Stored items:
=-=-=
<file path="config.mk">
export PLATFORM = sky130hd
export DESIGN_NAME = spi_read_word_packer
export DESIGN_NICKNAME = d
export VERILOG_FILES = /design/src/rtl/spi_read_word_packer_pkg.sv /design/src/rtl/spi_read_word_packer.sv
export SDC_FILE = /design/constraint.sdc
export NUM_CORES = 1
export LEC_CHECK = 0
export ABC_AREA = 1
export CAP_MARGIN = 20
export CORE_MARGIN = 10
export CORE_UTILIZATION = 25
export CTS_CLUSTER_SIZE = 25
export DETAILED_ROUTE_END_ITERATION = 10
export SLEW_MARGIN = 10
export SYNTH_ARGS = -nofsm -noshare
export SYNTH_HDL_FRONTEND = slang
export SYNTH_SLANG_ARGS = --single-unit
export TNS_END_PERCENT = 30
</file>
<file path="constraint.sdc">
create_clock -name system_clk -period 2.3 [get_ports system_clk]
set_clock_uncertainty 0.1 [all_clocks]
set_input_delay 0.46 -clock system_clk [delete_from_list [all_inputs] [get_ports system_clk]]
set_output_delay 0.46 -clock system_clk [all_outputs]
set_load 0.05 [all_outputs]
</file>
<file path="src/rtl/spi_read_word_packer_pkg.sv">
// Shared spi-flash definitions: packer state encoding and byte-lane keep masks.
package spi_read_word_packer_pkg;

   typedef enum logic [1:0] {
      ST_COLLECT = 2'd0,
      ST_HOLD    = 2'd1,
      ST_FLUSH   = 2'd2,
      ST_DONE    = 2'd3
   } packer_state_e;

   localparam logic [3:0] KEEP_NONE = 4'h0;
   localparam logic [3:0] KEEP_1    = 4'h1;
   localparam logic [3:0] KEEP_2    = 4'h3;
   localparam logic [3:0] KEEP_3    = 4'h7;
   localparam logic [3:0] KEEP_ALL  = 4'hF;

   // Keep mask for a partially filled word holding 'held' bytes from lane 0 up.
   function automatic logic [3:0] held_keep(input logic [2:0] held);
      logic [3:0] keep;
      case (held)
         3'd0:    keep = KEEP_NONE;
         3'd1:    keep = KEEP_1;
         3'd2:    keep = KEEP_2;
         3'd3:    keep = KEEP_3;
         default: keep = KEEP_ALL;
      endcase
      return keep;
   endfunction

endpackage

</file>
<file path="src/rtl/spi_read_word_packer.sv">
// Pops read bytes from the flash-read FIFO and packs them little-endian into
// 32-bit beats; a read_finish edge closes the transfer with a last beat and a done pulse.
module spi_read_word_packer
   import spi_read_word_packer_pkg::*;
#(
   parameter int COUNT_W = 16
) (
   input  logic               system_clk,
   input  logic               system_reset_n,
   input  logic               fifo_empty,
   output logic               fifo_rd_en,
   input  logic [7:0]         fifo_dout,
   input  logic               read_finish,
   output logic               out_valid,
   input  logic               out_ready,
   output logic [31:0]        out_data,
   output logic [3:0]         out_keep,
   output logic               out_last,
   output logic [COUNT_W-1:0] byte_count,
   output logic               done
);

   packer_state_e      state_q, state_d;
   logic [3:0][7:0]    lanes_q, lanes_d;
   logic [2:0]         held_q, held_d;
   logic               inflight_q, inflight_d;
   logic               finish_pend_q, finish_pend_d;
   logic               finish_prev_q;
   logic [COUNT_W-1:0] count_q, count_d;
   logic               armed_q;

   localparam logic [COUNT_W-1:0] COUNT_ONE = {{(COUNT_W-1){1'b0}}, 1'b1};

   always_comb begin
      // NOTE: every output of this block gets a default first, so no path can infer a latch.
      state_d       = state_q;
      lanes_d       = lanes_q;
      held_d        = held_q;
      inflight_d    = 1'b0;
      finish_pend_d = finish_pend_q | (read_finish & ~finish_prev_q);
      count_d       = count_q;
      fifo_rd_en    = 1'b0;
      out_valid     = 1'b0;
      out_keep      = KEEP_NONE;
      out_last      = 1'b0;
      done          = 1'b0;

      case (state_q)
         ST_COLLECT: begin
            // armed_q keeps the pop request low until the first edge after reset release.
            fifo_rd_en = armed_q && !fifo_empty && !inflight_q && (held_q < 3'd4);
            inflight_d = fifo_rd_en;
            if (inflight_q) begin
               lanes_d[held_q[1:0]] = fifo_dout;
               held_d               = held_q + 3'd1;
               count_d              = count_q + COUNT_ONE;
               if (held_q == 3'd3) begin
                  state_d = ST_HOLD;
               end
            end else if (finish_pend_q && fifo_empty) begin
               state_d = ST_FLUSH;
            end
         end

         ST_HOLD: begin
            out_valid = 1'b1;
            out_keep  = KEEP_ALL;
            if (out_ready) begin
               lanes_d = '0;
               held_d  = 3'd0;
               state_d = ST_COLLECT;
            end
         end

         ST_FLUSH: begin
            out_valid = 1'b1;
            out_last  = 1'b1;
            out_keep  = held_keep(held_q);
            if (out_ready) begin
               state_d = ST_DONE;
            end
         end

         ST_DONE: begin
            done          = 1'b1;
            count_d       = '0;
            finish_pend_d = 1'b0;
            lanes_d       = '0;
            held_d        = 3'd0;
            state_d       = ST_COLLECT;
         end

         default: state_d = ST_COLLECT;
      endcase
   end

   // NOTE: the lane storage is reset too, because it drives out_data straight to the port.
   always_ff @(posedge system_clk or negedge system_reset_n) begin
      if (!system_reset_n) begin
         state_q       <= ST_COLLECT;
         lanes_q       <= '0;
         held_q        <= 3'd0;
         inflight_q    <= 1'b0;
         finish_pend_q <= 1'b0;
         finish_prev_q <= 1'b0;
         count_q       <= '0;
         armed_q       <= 1'b0;
      end else begin
         state_q       <= state_d;
         lanes_q       <= lanes_d;
         held_q        <= held_d;
         inflight_q    <= inflight_d;
         finish_pend_q <= finish_pend_d;
         finish_prev_q <= read_finish;
         count_q       <= count_d;
         armed_q       <= 1'b1;
      end
   end

   assign out_data   = lanes_q;
   assign byte_count = count_q;

endmodule

</file>
==> results of run 1 <==
==> path summary, 6_finish.rpt <==
check,start,to,depth (start not counted)
hold reg to reg,out_data[4]$_DFFE_PN0P_,out_data[4]$_DFFE_PN0P_,2
setup reg to reg,state_q[1]$_DFFE_PN0P_,byte_count[15]$_DFFE_PN0P_,10
hold / removal,out_data[4]$_DFFE_PN0P_,out_data[4]$_DFFE_PN0P_,2
setup / recovery,state_q[1]$_DFFE_PN0P_,out_keep[0],8
max in group asynchronous,system_reset_n,byte_count[14]$_DFFE_PN0P_,3
min in group asynchronous,system_reset_n,finish_prev_q$_DFF_PN0_,2
==> power groups by stage <==
stage / registers [mW] / clock network (mW) / logic (mW)
after floorplan: 2.32 / 0 / 1.32
after global placement: 1.52 / 0 / 3.27
after detailed placement: 1.52 / 0 / 3.32
after CTS: 1.51 / 0.960 / 3.40
after global routing: 1.56 / 1.02 / 3.67
final: 1.51 / 0.930 / 3.43
==> per-layer routing <==
| metal | share of wire | wire (um) | GRT usage | up-vias |
|---|---|---|---|---|
| li1 | - | - | - | 1222 |
| met1 | 0.44 | 3510 | 0.130 | 1151 |
| met2 | 0.48 | 3760 | 0.162 | 66 |
| met3 | 0.076 | 599 | 0.0462 | 4 |
| met4 | 0.0054 | 43 | 0.0281 | 0 |
| met5 | 0 | 0 | 0 | - |
==> state kept, by name, indices dropped and copies added (netlist names) <==
| signal | count |
|---|---|
| state_q | 2 |
| byte_count | 16 |
| inflight_q | 1 |
| out_data | 32 |
| finish_pend_q | 1 |
| finish_prev_q | 1 |
| armed_q | 1 |
| held_q | 3 |
==> worst max-delay path, stage by stage (launching register included) <==
cell	delay, ns
dfrtp_2	0.43
inv_4	0.06
ha_4	0.28
inv_2	0.04
a21oi_4	0.12
inv_2	0.07
o21ai_4	0.06
o21bai_4	0.14
buf_12	0.15
==> placed cells by master, fill, tap and decap left out, types with 2 or more instances in the layout <==
| cell | instances |
|---|---|
| a21oi_1 | 9 |
| a21oi_4 | 2 |
| buf_12 | 7 |
| buf_4 | 18 |
| clkbuf_8 | 9 |
| clkdlybuf4s50_1 | 59 |
| clkinv_2 | 3 |
| dfrtp_1 | 55 |
| dfrtp_2 | 2 |
| ha_1 | 7 |
| ha_4 | 3 |
| inv_1 | 39 |
| inv_2 | 4 |
| inv_4 | 2 |
| nand2_1 | 84 |
| nand2_2 | 3 |
| nand3_1 | 18 |
| nand3_2 | 5 |
| nand4_1 | 3 |
| nor2_1 | 31 |
| o21ai_0 | 30 |
| o21ai_1 | 16 |
| o21bai_1 | 2 |
==> what timing repair did <==
item	CTS	global route
gates resized for setup	8	3
endpoints found under the hold margin	10	0
hold buffers	1	0
setup endpoints to repair	3	1
pin swaps	1	1
buffers inserted	4	4
==> cell type report <==
cell class	instances	area, um2
fillers	1051	6380
flip-flops and latches	57	1430
inverters	45	174
repair buffers	87	892
multi-input cells	220	1170
well taps	136	170
clock buffers	9	124
clock inverters	7	70.1
==> synthesized netlist by cell type (2+ instances only) <==
master / number
a21oi_1: 10
dfrtp_1: 57
inv_1: 45
o21ai_1: 16
o21bai_1: 3
ha_1: 10
o21ai_0: 32
nand4_1: 3
nand2_1: 86
nand2_2: 2
nand3_1: 18
nand3_2: 5
nor2_1: 31
==> kinds of logic after synthesis <==
logic type               count (synthesis)
AND/OR/NAND/NOR                        146
AO/OA/AOI/OAI                           63
adder cells (fa/ha/maj)                 10
other                                    1
buffers and inverters                   47
flip-flops                              57
==> metrics by stage <==
step	cell area, um2	hold slack, ns	power, mW
3_3_place_gp	3740	0.358	4.79
3_5_place_dp	3740	0.367	4.84
4_1_cts	3990	0.396	5.87
5_1_grt	4030	0.423	6.25
6_report	4030	0.387	5.87
2_1_floorplan	2760	0.0644	3.64
==> run metrics, run 1 <==
post-synthesis compound-gate area fraction 0.125; Yosys cell types 19; Data required, critical path 1.74 ns; die height 124 um; routability cong. 0.794; VDD IR max 0.856 mV; mux share of post-synthesis cell area 0; CTS Buf Count 9; total grt overflow 0; num ports 69; P&R area growth vs syn 49.4%; Setup TNS 0 ns; Clock Latency Late Sink 0.33 ns; Sink Count 57; Power Internal 3.02 mW; CP Class reg2out; gr usage total 0.105; number of flops mapped to enable cells by yosys 0; largest net degree at the start of global routing 23; global-route wire length before repair 12600 um; Switching Share 0.486; Net Sw Power 2.85 mW; Final WS setup 0.0632 ns; Crit Path Max Fanout 3; root buf cell clkbuf_8; number of antenna diodes 0; non-filler cells, final 561; IO Port Bufs 68; min cycle time layout 2.24 ns; Worst-path clk slew 0.06 ns; Die W 124 um; Die ar. 0.0154 mm2; status completed; slew margin rel. 0.631; initial antenna violation count 0; area share of fa/ha/maj cells after synthesis 0.0464; dpl cells 536; Arr. time, crit path 1.68 ns; synthesized flop and latch total 57; maxcap violations 0; fraction of layout cells with a size suffix above 1 0.162; maximum clock path buffer count 2; area of the core 0.0104 mm2; sequential group share of total power 0.258; CTS tree done; dpl ws 0.171 ns; leading area contributor after synthesis dfrtp_1; Mapped Cells 324; DRC violations left 0; post-synthesis sequential area ratio 0.529; Power Density 1460 mW/mm2; vias in the first global route 2411; prevailing post-synth register cell dfrtp_1; vias 2443; FFs w/ async S/R, synth 1.00; Routed WL 7910 um; Worst Hold Class reg2reg; post-synthesis xor/xnor area fraction 0; row cnt 37; Final setup viols 0; max-slew violation count 0; largest family of logic cells by synthesized area simple AND/OR/NAND/NOR gates; fin crit share 0.973; synth top area cells dfrtp_1, nand2_1, inv_1, o21ai_0, ha_1; # nets final 443; Via density 4.35; Starting DRT DRC Count 169; Worst Tran Pin Value 0.551 ns; DR pass1 iterations 4; detailed placement HPWL 6110 um; clock share of power 0.158; Ys Warns 0; H-tree Lvls 3; Hold Vio Cnt, Final 0; Fmax 447 MHz; P_leak 1.85 nW; CP startpoint kind flip-flop; routed len/inst 14.1 um; starting density of the core 0.259; Crit. End Element output port; Avg Inst Size Synth 8.33 um2; Reg2Reg Setup Slack 0.32 ns; top cell type's share of synthesized area 0.529; simple-gate share of the synthesized area 0.230; Detail Route Antenna Nets 0; Util after Layout 0.387; combinational share of power 0.584; Syn Nets 347; synthesized cell area 0.00270 mm2
(Power assumes the default switching activity.)
==> run 2: changes to the inputs <==
--- a/config.mk
+++ b/config.mk
@@ -9,7 +9,7 @@
 export CAP_MARGIN = 20
 export CORE_MARGIN = 10
 export CORE_UTILIZATION = 25
-export CTS_CLUSTER_SIZE = 25
+export CTS_CLUSTER_SIZE = 40
 export DETAILED_ROUTE_END_ITERATION = 10
 export SLEW_MARGIN = 10
 export SYNTH_ARGS = -nofsm -noshare
==> results of run 2 <==
No change in the layout: final DEF, timing and power equal those of run 1.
=-=-=
> _Task to carry out_:
Take the lines from the start of the records through the line holding "export SYNTH_HDL_FRONTEND = slang", both included, and please print them exactly, with nothing else.

> _Answer for this exercise_:
<file path="config.mk">
export PLATFORM = sky130hd
export DESIGN_NAME = spi_read_word_packer
export DESIGN_NICKNAME = d
export VERILOG_FILES = /design/src/rtl/spi_read_word_packer_pkg.sv /design/src/rtl/spi_read_word_packer.sv
export SDC_FILE = /design/constraint.sdc
export NUM_CORES = 1
export LEC_CHECK = 0
export ABC_AREA = 1
export CAP_MARGIN = 20
export CORE_MARGIN = 10
export CORE_UTILIZATION = 25
export CTS_CLUSTER_SIZE = 25
export DETAILED_ROUTE_END_ITERATION = 10
export SLEW_MARGIN = 10
export SYNTH_ARGS = -nofsm -noshare
export SYNTH_HDL_FRONTEND = slang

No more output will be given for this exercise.